Maestri, nonché creatori dell’originario termine humour, sono gli anglosassoni. Dalla loro tradizione apprendiamo una generale definizione di umorismo: esso è un atteggiamento mentale di distacco verso la realtà, che ci permette di cogliere gli aspetti ilari della nostra esperienza per non soccombere sotto il suo peso. Tuttavia esso non va confuso con la semplice comicità, perché ha una radice più profonda. In molte situazioni di vita, spontaneamente si presentano aspetti che suscitano ilarità, in genere accidentali, ma comunque graditi. È la comicità di grandi come Totò o di Laurel & Hardy.

L’atteggiamento umoristico invece non è generato dalla situazione ma da una lettura di essa: è principalmente un’attitudine mentale. Chi lo possiede si sforza di leggere la situazione provando a distaccarsi da essa e cogliendone alcuni lati comici. In questo modo raggiunge due scopi: da una parte alleggerisce il peso dell’esperienza, non permettendo a questa di essere così invadente e oppressiva per l’equilibrio psico-fisico; dall’altra, con alcune sottolineature riesce a far ridere e/o sorridere per scaricare la tensione accumulata. Nelle sue Lezioni americane, Italo Calvino afferma sinteticamente: “Lo humour è il comico che ha perso la pesantezza corporea”. Valga per tutti l’esempio di Gigi Proietti.

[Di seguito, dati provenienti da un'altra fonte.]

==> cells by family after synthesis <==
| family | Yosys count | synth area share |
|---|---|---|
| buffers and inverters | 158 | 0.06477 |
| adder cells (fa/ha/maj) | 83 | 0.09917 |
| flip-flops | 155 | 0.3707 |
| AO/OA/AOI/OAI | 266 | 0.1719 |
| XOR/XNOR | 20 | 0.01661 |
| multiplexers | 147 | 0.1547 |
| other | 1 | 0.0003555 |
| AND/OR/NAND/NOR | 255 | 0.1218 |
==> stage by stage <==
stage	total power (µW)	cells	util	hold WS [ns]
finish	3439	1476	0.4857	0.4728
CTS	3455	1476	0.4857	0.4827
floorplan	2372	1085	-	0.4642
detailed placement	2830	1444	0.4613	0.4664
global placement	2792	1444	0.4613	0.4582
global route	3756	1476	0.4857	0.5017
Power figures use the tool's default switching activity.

Una vignetta di Snoopy o di Linus, o una battuta di Osho o Crozza, o una frase scritta su un camice ospedaliero fanno molto più bene di noiosi programmi televisivi, interventi stucchevoli di politici in cerca di audience o pseudo profeti religiosi che pensano di avere una linea diretta con il buon Dio, tanto da distribuire oracoli a ogni piè sospinto. Questa pesantezza può essere accolta in due modi. O come un macigno che ci schiaccia e ci fa diventare più pesanti e tristi di quello che già siamo di nostro o è accolta con un sorriso, una lieve risata per sopravvivere a momenti che facili non sono.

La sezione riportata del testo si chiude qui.